CVE-2015-10030: 
PHP vulnerability analysis and mitigation

A critical vulnerability (CVE-2015-10030) was discovered in SUKOHI Surpass affecting the file src/Sukohi/Surpass/Surpass.php. The vulnerability was disclosed on January 8, 2023, and involves a pathname traversal issue where manipulation of the 'dir' argument could lead to unauthorized directory access. The vulnerability affects all versions of SUKOHI Surpass prior to version 1.0.0 (NVD).

The vulnerability is classified as a path traversal vulnerability (CWE-22) that allows manipulation of the 'dir' argument in the src/Sukohi/Surpass/Surpass.php file. The CVSS v3.1 base score is 5.3 (Medium) with vector CVSS:3.1/AV:N/AC:L/PR:N/UI:N/S:U/C:L/I:N/A:N according to NVD assessment.
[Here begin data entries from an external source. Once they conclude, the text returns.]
--- config.mk ---
export PLATFORM = sky130hd
export DESIGN_NAME = priority_arbiter4_flat
export DESIGN_NICKNAME = d
export VERILOG_FILES = /design/src/rtl/priority_arbiter4_if.sv /design/src/rtl/priority_arbiter4.sv /design/src/flat_wrapper.sv
export SDC_FILE = /design/constraint.sdc
export NUM_CORES = 1
export LEC_CHECK = 0
export ABC_AREA = 1
export ABC_CLOCK_PERIOD_IN_PS = 1940
export BUFFER_PORTS_ARGS = -buffer_cell sky130_fd_sc_hd__buf_2
export CAP_MARGIN = 20
export CORE_ASPECT_RATIO = 0.5
export CORE_UTILIZATION = 45
export CTS_BUF_LIST = sky130_fd_sc_hd__clkbuf_8
export CTS_CLUSTER_DIAMETER = 100
export CTS_CLUSTER_SIZE = 8
export DETAILED_ROUTE_END_ITERATION = 8
export MAX_ROUTING_LAYER = met4
export PLACE_DENSITY_LB_ADDON = 0.2
export SYNTH_ARGS = -nofsm -noshare
export SYNTH_HDL_FRONTEND = slang
export SYNTH_SLANG_ARGS = --single-unit
--- constraint.sdc ---
create_clock -name clk -period 1.94 [get_ports clk]
set_input_delay 0.388 -clock clk [delete_from_list [all_inputs] [get_ports clk]]
set_output_delay 0.388 -clock clk [all_outputs]
set_load 0.1 [all_outputs]
$ cat src/rtl/lockin_amplifier.sv
// ---------------------------------------------------------------------------
// lockin_amplifier
//
// Quadrature reference generator for the lock-in / PLL datapath. It measures
// the period and high time of the 1-bit reference signal_in. Once two
// consecutive period measurements agree within TOL, it regenerates the
// reference on signal_out, delayed by a quarter period (90 degree lag). The
// feedback loop in feedback_lockin_amplifier consumes signal_out.
//
// Parameters
//   CNT_W      width of the phase, period and high-time counters (saturating)
//   MIN_PERIOD smallest period, in clocks, accepted as a valid measurement
//   TOL        largest |P - P_lat|, in clocks, that still counts as stable
//
// Ports
//   clk        system clock, all state changes on the rising edge
//   reset_n    synchronous active-low reset
//   signal_in  asynchronous 1-bit reference input
//   signal_out registered quadrature output, 0 while not locked
//
// Acquisition state, held in two flags:
//   seen_edge | locked | meaning
//   ----------+--------+-----------------------------------------------------
//       0     |   0    | waiting for the first rising edge (nothing to time)
//       1     |   0    | timing periods, no stable measurement yet
//       1     |   1    | period stable, signal_out follows the window
// ---------------------------------------------------------------------------
module lockin_amplifier #(
    parameter int CNT_W      = 16,
    parameter int MIN_PERIOD = 4,
    parameter int TOL        = 1
) (
    input  logic clk,
    input  logic reset_n,
    input  logic signal_in,
    output logic signal_out
);

    localparam logic [CNT_W-1:0] C_MAX = '1;
    localparam logic [CNT_W-1:0] C_ONE = CNT_W'(1);
    localparam logic [CNT_W-1:0] C_TOL = CNT_W'(TOL);
    localparam logic [CNT_W:0]   C_MIN = (CNT_W+1)'(MIN_PERIOD);

    // Input synchronizer and edge history
    logic             r_sync1;
    logic             r_sync2;
    logic             r_prev;

    // Counters and latched measurements
    logic [CNT_W-1:0] r_ph;
    logic [CNT_W-1:0] r_hcnt;
    logic [CNT_W-1:0] r_p_lat;
    logic [CNT_W-1:0] r_h_lat;

    // Acquisition flags
    logic             r_seen_edge;
    logic             r_locked;

    // Combinational helpers
    logic             w_rise;
    logic             w_ph_sat;
    logic [CNT_W-1:0] w_p_meas;
    logic             w_valid;
    logic [CNT_W-1:0] w_diff;
    logic             w_stable;
    logic [CNT_W-1:0] w_h_clip;
    logic [CNT_W-1:0] w_q;
    logic [CNT_W:0]   w_q_x;
    logic [CNT_W:0]   w_e;
    logic [CNT_W:0]   w_p_lat_x;
    logic [CNT_W:0]   w_ph_x;
    logic             w_win;
    logic             w_lost;

    assign w_rise   = r_sync2 & ~r_prev;
    assign w_ph_sat = (r_ph == C_MAX);

    // ph holds clocks since the last detect cycle minus one, so the period
    // ending on this detect cycle is ph + 1.
    assign w_p_meas = w_ph_sat ? C_MAX : (r_ph + C_ONE);
    assign w_valid  = ({1'b0, w_p_meas} >= C_MIN) && !w_ph_sat;

    assign w_diff   = (w_p_meas >= r_p_lat) ? (w_p_meas - r_p_lat)
                                            : (r_p_lat - w_p_meas);
    assign w_stable = (r_p_lat != '0) && (w_diff <= C_TOL);

    // A high time longer than the period can only come from a stuck-high
    // input; clip it so the window never covers more than one period.
    assign w_h_clip = (r_hcnt < w_p_meas) ? r_hcnt : w_p_meas;

    // Window arithmetic runs one bit wider so Q + H_lat and 2*P_lat never
    // overflow.
    assign w_q       = r_p_lat >> 2;
    assign w_q_x     = {1'b0, w_q};
    assign w_e       = w_q_x + {1'b0, r_h_lat};
    assign w_p_lat_x = {1'b0, r_p_lat};
    assign w_ph_x    = {1'b0, r_ph};

    always_comb begin
        w_win = 1'b0;
        if (w_e < w_p_lat_x) begin
            w_win = (w_ph_x >= w_q_x) && (w_ph_x < w_e);
        end else begin
            // The high interval runs past the end of the period and wraps
            // to the start of the next one.
            w_win = (w_ph_x >= w_q_x) || (w_ph_x < (w_e - w_p_lat_x));
        end
    end

    assign w_lost = r_locked && (w_ph_x > {r_p_lat, 1'b0});

    always_ff @(posedge clk) begin
        if (!reset_n) begin
            r_sync1     <= 1'b0;
            r_sync2     <= 1'b0;
            r_prev      <= 1'b0;
            r_ph        <= '0;
            r_hcnt      <= '0;
            r_p_lat     <= '0;
            r_h_lat     <= '0;
            r_seen_edge <= 1'b0;
            r_locked    <= 1'b0;
            signal_out  <= 1'b0;
        end else begin
            r_sync1 <= signal_in;
            r_sync2 <= r_sync1;
            r_prev  <= r_sync2;

            // Uses the pre-update lock flag and window, so a detect cycle
            // never sees the freshly latched period.
            signal_out <= r_locked & w_win;

            if (w_rise) begin
                r_ph   <= '0;
                r_hcnt <= C_ONE;
            end else begin
                if (!w_ph_sat) begin
                    r_ph <= r_ph + C_ONE;
                end
                if (r_sync2 && (r_hcnt != C_MAX)) begin
                    r_hcnt <= r_hcnt + C_ONE;
                end
            end

            // A detect cycle outranks loss of signal in the same clock.
            if (w_rise) begin
                if (!r_seen_edge) begin
                    r_seen_edge <= 1'b1;
                end else if (w_valid) begin
                    r_locked <= w_stable;
                    r_p_lat  <= w_p_meas;
                    r_h_lat  <= w_h_clip;
                end else begin
                    r_locked <= 1'b0;
                    r_p_lat  <= '0;
                end
            end else if (w_lost) begin
                // No edge for two periods: forget everything so relock has
                // to start again from three fresh edges.
                r_locked    <= 1'b0;
                r_p_lat     <= '0;
                r_seen_edge <= 1'b0;
            end
        end
    end

endmodule
<file path="config.mk">
export PLATFORM = sky130hd
export DESIGN_NAME = game_ctrl
export DESIGN_NICKNAME = d
export VERILOG_FILES = /design/src/rtl/game_ctrl.sv
export SDC_FILE = /design/constraint.sdc
export NUM_CORES = 1
export LEC_CHECK = 0
export CAP_MARGIN = 15
export CORE_ASPECT_RATIO = 1.25
export CORE_MARGIN = 2
export CORE_UTILIZATION = 35
export CTS_CLUSTER_DIAMETER = 150
export DETAILED_ROUTE_END_ITERATION = 7
export GPL_ROUTABILITY_DRIVEN = 0
export PLACE_DENSITY = 0.73
export SLEW_MARGIN = 20
export SYNTH_ARGS = -nofsm -noshare
export SYNTH_HDL_FRONTEND = slang
export SYNTH_SLANG_ARGS = --single-unit
</file>
<file path="constraint.sdc">
create_clock -name clk -period 2.5 [get_ports clk]
set_input_delay 0.375 -clock clk [delete_from_list [all_inputs] [get_ports clk]]
set_output_delay 0.375 -clock clk [all_outputs]
set_load 0.05 [all_outputs]
</file>
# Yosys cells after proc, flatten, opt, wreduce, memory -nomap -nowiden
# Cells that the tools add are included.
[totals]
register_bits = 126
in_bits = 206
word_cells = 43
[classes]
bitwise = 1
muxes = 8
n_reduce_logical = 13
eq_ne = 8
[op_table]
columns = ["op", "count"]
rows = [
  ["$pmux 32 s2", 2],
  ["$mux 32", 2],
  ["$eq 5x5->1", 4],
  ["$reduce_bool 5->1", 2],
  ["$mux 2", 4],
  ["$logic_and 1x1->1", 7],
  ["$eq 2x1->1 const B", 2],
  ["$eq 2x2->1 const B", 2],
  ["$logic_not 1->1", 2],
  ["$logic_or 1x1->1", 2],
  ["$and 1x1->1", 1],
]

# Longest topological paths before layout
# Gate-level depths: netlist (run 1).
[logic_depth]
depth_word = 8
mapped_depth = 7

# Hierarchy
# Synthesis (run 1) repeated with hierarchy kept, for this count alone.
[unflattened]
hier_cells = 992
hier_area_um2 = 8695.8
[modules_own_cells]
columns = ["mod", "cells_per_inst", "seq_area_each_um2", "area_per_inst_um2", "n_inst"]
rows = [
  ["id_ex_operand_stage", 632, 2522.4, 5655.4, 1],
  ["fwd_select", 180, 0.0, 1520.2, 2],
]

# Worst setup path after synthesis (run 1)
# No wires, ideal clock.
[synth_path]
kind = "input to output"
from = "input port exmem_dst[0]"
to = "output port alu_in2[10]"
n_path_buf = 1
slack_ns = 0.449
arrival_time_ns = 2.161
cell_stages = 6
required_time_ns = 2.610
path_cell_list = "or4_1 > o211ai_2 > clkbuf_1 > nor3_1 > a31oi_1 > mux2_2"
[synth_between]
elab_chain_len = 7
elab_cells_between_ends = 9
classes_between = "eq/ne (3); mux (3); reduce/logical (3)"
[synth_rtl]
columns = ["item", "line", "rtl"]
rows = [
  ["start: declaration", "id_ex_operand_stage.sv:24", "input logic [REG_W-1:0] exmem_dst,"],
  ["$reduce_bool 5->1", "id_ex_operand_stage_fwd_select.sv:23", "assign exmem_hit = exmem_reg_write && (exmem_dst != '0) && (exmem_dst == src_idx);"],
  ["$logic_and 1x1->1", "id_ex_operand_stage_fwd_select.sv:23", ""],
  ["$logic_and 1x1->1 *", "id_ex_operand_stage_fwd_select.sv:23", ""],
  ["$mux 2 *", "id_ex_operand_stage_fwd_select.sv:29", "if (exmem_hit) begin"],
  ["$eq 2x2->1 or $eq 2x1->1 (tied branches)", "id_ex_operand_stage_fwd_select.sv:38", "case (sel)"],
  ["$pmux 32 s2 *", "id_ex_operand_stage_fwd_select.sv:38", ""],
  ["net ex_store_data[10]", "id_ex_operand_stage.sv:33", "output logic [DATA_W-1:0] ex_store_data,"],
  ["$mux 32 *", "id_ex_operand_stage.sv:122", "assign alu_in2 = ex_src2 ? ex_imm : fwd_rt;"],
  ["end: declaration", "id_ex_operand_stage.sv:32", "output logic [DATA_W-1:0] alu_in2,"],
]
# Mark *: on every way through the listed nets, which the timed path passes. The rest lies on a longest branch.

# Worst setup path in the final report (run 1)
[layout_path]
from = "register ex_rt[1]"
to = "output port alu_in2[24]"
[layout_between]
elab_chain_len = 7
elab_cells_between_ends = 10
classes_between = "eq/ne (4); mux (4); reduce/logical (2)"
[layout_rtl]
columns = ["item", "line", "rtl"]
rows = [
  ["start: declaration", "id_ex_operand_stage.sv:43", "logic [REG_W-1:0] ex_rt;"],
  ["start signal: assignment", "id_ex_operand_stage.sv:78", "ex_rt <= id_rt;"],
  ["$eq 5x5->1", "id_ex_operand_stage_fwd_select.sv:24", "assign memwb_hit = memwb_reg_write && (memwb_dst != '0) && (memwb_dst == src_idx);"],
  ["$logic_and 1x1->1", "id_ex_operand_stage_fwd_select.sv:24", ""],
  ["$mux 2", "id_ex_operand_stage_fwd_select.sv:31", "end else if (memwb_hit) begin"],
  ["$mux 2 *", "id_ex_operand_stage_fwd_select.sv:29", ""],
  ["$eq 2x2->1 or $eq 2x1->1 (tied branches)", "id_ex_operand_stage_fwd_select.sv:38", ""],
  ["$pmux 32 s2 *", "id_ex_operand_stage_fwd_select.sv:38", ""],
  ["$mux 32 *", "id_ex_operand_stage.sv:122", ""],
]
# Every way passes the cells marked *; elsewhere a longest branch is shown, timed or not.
File: config.mk
export PLATFORM = sky130hd
export DESIGN_NAME = awb_gain_apply
export DESIGN_NICKNAME = d
export VERILOG_FILES = /design/src/rtl/awb_gain_apply.sv
export SDC_FILE = /design/constraint.sdc
export NUM_CORES = 1
export LEC_CHECK = 0
export ABC_CLOCK_PERIOD_IN_PS = 6600
export CORE_MARGIN = 2
export CORE_UTILIZATION = 37
export DETAILED_ROUTE_END_ITERATION = 8
export GPL_ROUTABILITY_DRIVEN = 0
export GPL_TIMING_DRIVEN = 1
export SLEW_MARGIN = 10
export SYNTH_ARGS = -nofsm -noshare
export SYNTH_HDL_FRONTEND = slang
export SYNTH_SLANG_ARGS = --single-unit
File: constraint.sdc
create_clock -name clk -period 6.6 [get_ports clk]
set_clock_uncertainty 0.2 [all_clocks]
set_input_delay 0.99 -clock clk [delete_from_list [all_inputs] [get_ports clk]]
set_output_delay 0.99 -clock clk [all_outputs]
set_load 0.1 [all_outputs]
$ cat config.mk
export PLATFORM = sky130hd
export DESIGN_NAME = odd_parity_frame_rx
export DESIGN_NICKNAME = d
export VERILOG_FILES = /design/src/rtl/odd_parity_frame_rx.sv
export SDC_FILE = /design/constraint.sdc
export NUM_CORES = 1
export LEC_CHECK = 0
export CORE_ASPECT_RATIO = 1.5
export CORE_MARGIN = 2
export CORE_UTILIZATION = 52
export CTS_CLUSTER_DIAMETER = 40
export DETAILED_ROUTE_END_ITERATION = 7
export PLACE_DENSITY = 0.81
export SYNTH_ARGS = -nofsm -noshare
export SYNTH_HDL_FRONTEND = slang
export SYNTH_SLANG_ARGS = --single-unit
$ cat constraint.sdc
create_clock -name clk -period 1.9 [get_ports clk]
set_input_delay 0.475 -clock clk [delete_from_list [all_inputs] [get_ports clk]]
set_output_delay 0.475 -clock clk [all_outputs]
set_load 0.005 [all_outputs]
--- src/rtl/floor_request_scheduler.sv ---
// floor_request_scheduler: latches debounced floor calls and picks a SCAN target for the car.
module floor_request_scheduler
    import floor_request_scheduler_pkg::*;
#(
    parameter int DEBOUNCE_CYCLES = 16,
    parameter int CNT_W = 8
) (
    input logic clk,
    input logic rst_n,
    floor_request_scheduler_if.slave bus
);
    logic [NUM_FLOORS-1:0] buttons, accept, occupied, pending_n, pending_q, only_cf;
    logic [FLOOR_W-1:0] cf, above, below, nearest, idle_tgt, req_q, req_n;
    logic [1:0] state_q, state_n;
    logic has_above, has_below, hold, valid_q;

    assign buttons = {bus.btn_n, bus.home_btn_n};
    assign cf = clamp_floor(bus.current_floor);

    for (genvar i = 0; i < NUM_FLOORS; i++) begin : g_btn
        button_debouncer #(.DEBOUNCE_CYCLES(DEBOUNCE_CYCLES), .CNT_W(CNT_W)) u_deb (
            .clk(clk),
            .rst_n(rst_n),
            .btn_n(buttons[i]),
            .accept(accept[i])
        );
        assign occupied[i] = bus.car_idle && cf == FLOOR_W'(i);
    end

    // Arrival clear beats a same-cycle press only at the occupied floor.
    assign pending_n = (pending_q | accept) & ~occupied;

    always_comb begin
        above = '0;
        below = '0;
        has_above = 1'b0;
        has_below = 1'b0;
        for (int f = NUM_FLOORS - 1; f >= 0; f--)
            if (pending_q[f] && FLOOR_W'(f) > cf) begin
                has_above = 1'b1;
                above = FLOOR_W'(f);
            end
        for (int f = 0; f < NUM_FLOORS; f++)
            if (pending_q[f] && FLOOR_W'(f) < cf) begin
                has_below = 1'b1;
                below = FLOOR_W'(f);
            end
    end

    assign nearest = (has_above && (!has_below || (above - cf) <= (cf - below))) ? above : below;
    assign idle_tgt = pending_q[cf] ? cf : nearest;
    assign only_cf = NUM_FLOORS'(1) << cf;
    // Freeze the target while the car sits at it so the clear lands first.
    assign hold = bus.car_idle && cf == req_q && pending_q[req_q];

    always_comb begin
        {state_n, req_n} = hold ? {state_q, req_q}
            : pending_q == '0 ? {S_IDLE, cf}
            : state_q == S_IDLE ? (idle_tgt > cf ? {S_UP, idle_tgt}
                : pending_q == only_cf ? {S_IDLE, cf} : {S_DOWN, idle_tgt})
            : state_q == S_UP ? (has_above ? {S_UP, above} : has_below ? {S_DOWN, below} : {S_IDLE, cf})
            : (has_below ? {S_DOWN, below} : has_above ? {S_UP, above} : {S_IDLE, cf});
    end

    always_ff @(posedge clk or negedge rst_n) begin
        if (!rst_n) begin
            pending_q <= '0;
            valid_q <= 1'b0;
            state_q <= S_IDLE;
            req_q <= '0;
        end else begin
            pending_q <= pending_n;
            valid_q <= |pending_n;
            state_q <= state_n;
            req_q <= req_n;
        end
    end

    assign bus.pending = pending_q;
    assign bus.req_valid = valid_q;
    assign bus.requested_floor = req_q;
endmodule

--- src/flat_wrapper.sv ---
// flat-port wrapper written by rule: the top's interface ports become plain ports
module floor_request_scheduler_flat import floor_request_scheduler_pkg::*;
#(
    parameter int DEBOUNCE_CYCLES = 16,
    parameter int CNT_W = 8
)
  (clk, rst_n, bus_btn_n, bus_home_btn_n, bus_current_floor, bus_car_idle, bus_requested_floor, bus_pending, bus_req_valid);
  floor_request_scheduler_if bus_i ();
  input logic clk;
  input logic rst_n;
  input wire logic [$bits(bus_i.btn_n)-1:0] bus_btn_n;
  input wire logic [$bits(bus_i.home_btn_n)-1:0] bus_home_btn_n;
  input wire logic [$bits(bus_i.current_floor)-1:0] bus_current_floor;
  input wire logic [$bits(bus_i.car_idle)-1:0] bus_car_idle;
  output wire logic [$bits(bus_i.requested_floor)-1:0] bus_requested_floor;
  output wire logic [$bits(bus_i.pending)-1:0] bus_pending;
  output wire logic [$bits(bus_i.req_valid)-1:0] bus_req_valid;
  assign bus_i.btn_n = bus_btn_n;
  assign bus_i.home_btn_n = bus_home_btn_n;
  assign bus_i.current_floor = bus_current_floor;
  assign bus_i.car_idle = bus_car_idle;
  assign bus_requested_floor = bus_i.requested_floor;
  assign bus_pending = bus_i.pending;
  assign bus_req_valid = bus_i.req_valid;
  floor_request_scheduler #(.DEBOUNCE_CYCLES(DEBOUNCE_CYCLES), .CNT_W(CNT_W)) u_core (.clk(clk), .rst_n(rst_n), .bus(bus_i));
endmodule
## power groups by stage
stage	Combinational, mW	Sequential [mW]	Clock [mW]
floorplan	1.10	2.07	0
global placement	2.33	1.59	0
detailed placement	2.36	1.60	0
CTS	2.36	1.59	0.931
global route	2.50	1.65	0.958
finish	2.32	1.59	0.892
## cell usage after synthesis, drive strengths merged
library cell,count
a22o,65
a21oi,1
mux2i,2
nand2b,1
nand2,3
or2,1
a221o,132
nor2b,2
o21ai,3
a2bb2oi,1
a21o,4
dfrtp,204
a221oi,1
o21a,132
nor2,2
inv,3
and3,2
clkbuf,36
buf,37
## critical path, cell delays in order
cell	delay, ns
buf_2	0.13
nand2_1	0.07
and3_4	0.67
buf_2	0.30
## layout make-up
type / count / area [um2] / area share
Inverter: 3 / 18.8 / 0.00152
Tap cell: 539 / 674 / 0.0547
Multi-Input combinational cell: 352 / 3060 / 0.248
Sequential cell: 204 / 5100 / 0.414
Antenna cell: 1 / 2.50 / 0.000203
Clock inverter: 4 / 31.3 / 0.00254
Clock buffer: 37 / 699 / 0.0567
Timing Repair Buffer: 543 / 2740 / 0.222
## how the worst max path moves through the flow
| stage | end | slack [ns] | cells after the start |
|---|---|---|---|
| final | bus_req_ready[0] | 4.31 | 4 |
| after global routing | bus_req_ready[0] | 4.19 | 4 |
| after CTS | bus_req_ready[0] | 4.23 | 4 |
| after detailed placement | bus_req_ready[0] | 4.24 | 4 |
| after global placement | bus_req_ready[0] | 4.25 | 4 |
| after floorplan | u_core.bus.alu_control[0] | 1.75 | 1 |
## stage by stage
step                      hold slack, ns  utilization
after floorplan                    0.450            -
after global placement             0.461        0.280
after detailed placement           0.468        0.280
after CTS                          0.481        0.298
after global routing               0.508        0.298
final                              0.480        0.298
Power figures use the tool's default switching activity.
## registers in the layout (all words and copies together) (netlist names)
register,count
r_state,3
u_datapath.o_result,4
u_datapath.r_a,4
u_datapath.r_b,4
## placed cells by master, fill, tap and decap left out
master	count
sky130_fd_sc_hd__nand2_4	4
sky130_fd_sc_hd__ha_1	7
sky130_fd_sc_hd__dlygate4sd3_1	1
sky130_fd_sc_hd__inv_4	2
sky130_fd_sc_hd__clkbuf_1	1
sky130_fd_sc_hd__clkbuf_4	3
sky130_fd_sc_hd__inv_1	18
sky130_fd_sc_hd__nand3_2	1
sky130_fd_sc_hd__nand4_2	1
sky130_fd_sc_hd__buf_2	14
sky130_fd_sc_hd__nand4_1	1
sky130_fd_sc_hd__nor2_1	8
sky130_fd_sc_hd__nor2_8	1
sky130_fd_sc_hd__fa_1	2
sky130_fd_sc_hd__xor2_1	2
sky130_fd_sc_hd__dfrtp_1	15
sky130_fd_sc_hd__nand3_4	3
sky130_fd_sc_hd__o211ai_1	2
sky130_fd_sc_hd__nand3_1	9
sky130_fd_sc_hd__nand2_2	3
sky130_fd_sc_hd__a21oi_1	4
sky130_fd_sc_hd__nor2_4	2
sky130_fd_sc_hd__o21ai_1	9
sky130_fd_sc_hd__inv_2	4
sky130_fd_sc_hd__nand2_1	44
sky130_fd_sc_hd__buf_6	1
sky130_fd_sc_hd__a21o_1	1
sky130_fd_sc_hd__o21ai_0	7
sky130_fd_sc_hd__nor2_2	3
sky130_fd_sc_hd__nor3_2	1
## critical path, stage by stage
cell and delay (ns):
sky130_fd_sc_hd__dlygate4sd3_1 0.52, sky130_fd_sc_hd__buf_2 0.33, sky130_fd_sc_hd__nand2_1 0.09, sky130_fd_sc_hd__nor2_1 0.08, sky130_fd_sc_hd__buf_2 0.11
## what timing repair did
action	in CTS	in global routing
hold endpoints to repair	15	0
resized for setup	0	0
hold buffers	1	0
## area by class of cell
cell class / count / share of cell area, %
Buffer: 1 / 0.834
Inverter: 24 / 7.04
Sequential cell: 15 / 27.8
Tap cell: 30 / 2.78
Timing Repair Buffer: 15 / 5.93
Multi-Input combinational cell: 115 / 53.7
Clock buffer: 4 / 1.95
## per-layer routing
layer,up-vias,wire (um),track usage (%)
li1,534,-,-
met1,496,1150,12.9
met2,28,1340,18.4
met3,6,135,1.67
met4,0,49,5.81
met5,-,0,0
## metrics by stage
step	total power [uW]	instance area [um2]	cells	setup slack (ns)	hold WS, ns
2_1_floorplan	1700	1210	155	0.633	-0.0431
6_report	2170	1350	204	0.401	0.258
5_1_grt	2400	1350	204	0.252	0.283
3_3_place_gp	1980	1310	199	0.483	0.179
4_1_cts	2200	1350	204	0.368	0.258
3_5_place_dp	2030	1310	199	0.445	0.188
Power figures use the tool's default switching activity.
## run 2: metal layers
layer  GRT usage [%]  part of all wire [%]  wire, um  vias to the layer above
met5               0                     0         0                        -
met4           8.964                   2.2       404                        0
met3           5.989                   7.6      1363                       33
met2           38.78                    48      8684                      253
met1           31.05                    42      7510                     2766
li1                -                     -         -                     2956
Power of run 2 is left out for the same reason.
The vulnerability could allow attackers to access directories outside of the intended directory structure (NVD).

If exploited, this vulnerability could lead to unauthorized access to directories outside of the intended directory structure, potentially exposing sensitive information. The impact is primarily focused on confidentiality, with the ability to read files that should not be accessible through the application (NVD).

The vulnerability has been fixed in version 1.0.0 of SUKOHI Surpass. The patch (d22337d453a2a14194cdb02bf12cdf9d9f827aa7) prevents directory traversal attacks by removing potentially dangerous characters ('/', '.', and null bytes) from the dir parameter. Users should upgrade to version 1.0.0 or later to address this security issue (GitHub Patch).